Il tour del progetto, sempre più itinerante, fa tappa in altre sei località del circondario, ricevendo pochissimi consensi di pubblico e critica. L'ultima possibilità viene individuata nel comune di Ginestra degli Schiavoni, ma anche qui «la scelta non viene confermata dall'Amministrazione locale» scrive con pudore la Corte dei conti. Le due comunità montane chiedono alla Regione una proroga di 12 mesi, gentilmente accordata. Passano invece due anni, la Regione nomina un commissario ad acta per realizzare il progetto, ma «l'individuazione di nuovi siti non dava esiti positivi ». A cinque anni dalla sua concessione, il Cipe revoca l'agognato finanziamento. Dopo aver aperto e richiuso cantieri in serie, la Castalia porta in tribunale le Comunità montane dell'Alto Tammaro e del Fortore e le fa nere, obbligandole al rimborso di un milione e centomila euro. Così la Corte dei conti: «Il rapido susseguirsi delle delibere e i continui mutamenti nell'individuazione del luogo consentono di affermare la consapevolezza degli amministratori della Comunità montana circa l'irrealizzabilità dell'impianto nel sito originariamente individuato e l'aleatorietà dell'iniziativa». La progettazione, scrivono i giudici, «non è mai stata effettivamente esecutiva ». C'è una ragione, per questo agire a casaccio. «L'urgenza di “sfruttare” l'opportunità del finanziamento Cipe ha portato gli amministratori ad assumere tutta una serie di obblighi sottovalutando i limiti insiti nella propria competenza istituzionale e l'assenza di strumenti giuridici per giungere alla realizzazione dell'impianto ».
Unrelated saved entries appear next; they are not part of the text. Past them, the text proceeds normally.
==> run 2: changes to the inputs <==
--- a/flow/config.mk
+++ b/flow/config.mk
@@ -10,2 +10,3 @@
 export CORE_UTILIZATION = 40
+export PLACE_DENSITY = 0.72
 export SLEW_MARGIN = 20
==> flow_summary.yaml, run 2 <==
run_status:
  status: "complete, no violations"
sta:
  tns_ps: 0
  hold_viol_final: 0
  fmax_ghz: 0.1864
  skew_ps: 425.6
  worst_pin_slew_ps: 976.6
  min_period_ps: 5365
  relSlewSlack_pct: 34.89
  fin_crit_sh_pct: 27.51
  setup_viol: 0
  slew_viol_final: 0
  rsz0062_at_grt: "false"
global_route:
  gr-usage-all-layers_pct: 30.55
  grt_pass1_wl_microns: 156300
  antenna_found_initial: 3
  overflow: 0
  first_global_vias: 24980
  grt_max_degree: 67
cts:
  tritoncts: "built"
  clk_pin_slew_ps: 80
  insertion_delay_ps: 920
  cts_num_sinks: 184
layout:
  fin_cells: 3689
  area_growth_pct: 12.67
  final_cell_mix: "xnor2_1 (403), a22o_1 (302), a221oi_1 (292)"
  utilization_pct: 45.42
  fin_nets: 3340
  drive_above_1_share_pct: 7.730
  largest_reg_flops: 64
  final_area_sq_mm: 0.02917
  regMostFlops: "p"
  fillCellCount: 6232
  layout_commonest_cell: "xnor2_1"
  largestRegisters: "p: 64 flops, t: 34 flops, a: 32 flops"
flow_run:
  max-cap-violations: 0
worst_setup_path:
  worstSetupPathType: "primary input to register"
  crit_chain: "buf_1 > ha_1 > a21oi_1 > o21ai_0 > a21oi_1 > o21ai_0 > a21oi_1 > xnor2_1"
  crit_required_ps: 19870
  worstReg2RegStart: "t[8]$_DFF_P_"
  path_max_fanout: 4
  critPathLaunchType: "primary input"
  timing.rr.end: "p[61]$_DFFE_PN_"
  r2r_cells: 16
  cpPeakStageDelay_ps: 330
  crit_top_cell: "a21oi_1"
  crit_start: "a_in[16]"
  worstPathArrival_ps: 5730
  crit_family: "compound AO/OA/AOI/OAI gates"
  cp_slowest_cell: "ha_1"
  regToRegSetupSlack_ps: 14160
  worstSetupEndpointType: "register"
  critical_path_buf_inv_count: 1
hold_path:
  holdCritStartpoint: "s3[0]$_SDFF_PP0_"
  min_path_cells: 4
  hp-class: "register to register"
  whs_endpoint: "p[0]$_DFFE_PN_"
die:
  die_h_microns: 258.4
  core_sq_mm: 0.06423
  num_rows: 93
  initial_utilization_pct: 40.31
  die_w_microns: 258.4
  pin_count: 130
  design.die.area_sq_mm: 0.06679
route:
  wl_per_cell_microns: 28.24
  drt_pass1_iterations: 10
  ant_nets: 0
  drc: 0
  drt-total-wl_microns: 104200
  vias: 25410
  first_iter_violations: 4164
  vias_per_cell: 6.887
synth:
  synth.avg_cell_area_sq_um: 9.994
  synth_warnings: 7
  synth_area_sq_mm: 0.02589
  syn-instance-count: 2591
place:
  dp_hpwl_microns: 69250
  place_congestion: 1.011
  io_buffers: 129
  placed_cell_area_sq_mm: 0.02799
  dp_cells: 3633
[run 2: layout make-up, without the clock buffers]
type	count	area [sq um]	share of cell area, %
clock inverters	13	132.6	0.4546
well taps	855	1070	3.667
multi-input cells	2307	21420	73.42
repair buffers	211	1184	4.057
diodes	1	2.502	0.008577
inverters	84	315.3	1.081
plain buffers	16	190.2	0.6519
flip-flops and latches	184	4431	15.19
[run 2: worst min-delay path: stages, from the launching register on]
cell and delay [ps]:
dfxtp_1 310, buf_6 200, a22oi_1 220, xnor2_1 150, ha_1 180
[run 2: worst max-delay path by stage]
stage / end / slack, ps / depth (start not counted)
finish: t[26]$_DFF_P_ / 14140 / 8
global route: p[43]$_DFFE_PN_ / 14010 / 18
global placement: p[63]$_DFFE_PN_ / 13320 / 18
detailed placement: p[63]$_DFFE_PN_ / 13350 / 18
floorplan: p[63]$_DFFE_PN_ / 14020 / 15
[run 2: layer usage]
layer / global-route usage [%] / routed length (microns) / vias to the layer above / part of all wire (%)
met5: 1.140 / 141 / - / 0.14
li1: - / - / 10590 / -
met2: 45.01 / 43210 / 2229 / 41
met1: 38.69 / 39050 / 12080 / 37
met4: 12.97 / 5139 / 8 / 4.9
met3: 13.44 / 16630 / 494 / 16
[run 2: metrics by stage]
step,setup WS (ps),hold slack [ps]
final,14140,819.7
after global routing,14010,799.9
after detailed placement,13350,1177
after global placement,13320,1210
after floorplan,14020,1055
Ai responsabili di questo capolavoro, la Corte dei conti ordina di rifondere, ognuno secondo le sue responsabilità, i soldi versati all'azienda Castalia. I presidenti, gli amministratori, i consiglieri che votarono le delibere, tutti si sono macchiati di «colpa grave nei confronti della collettività». L'unico sconto viene concesso «per l'oggettiva difficoltà di controllo della vicenda anche in relazione alle proteste della popolazione ». Vent'anni, e sembra oggi.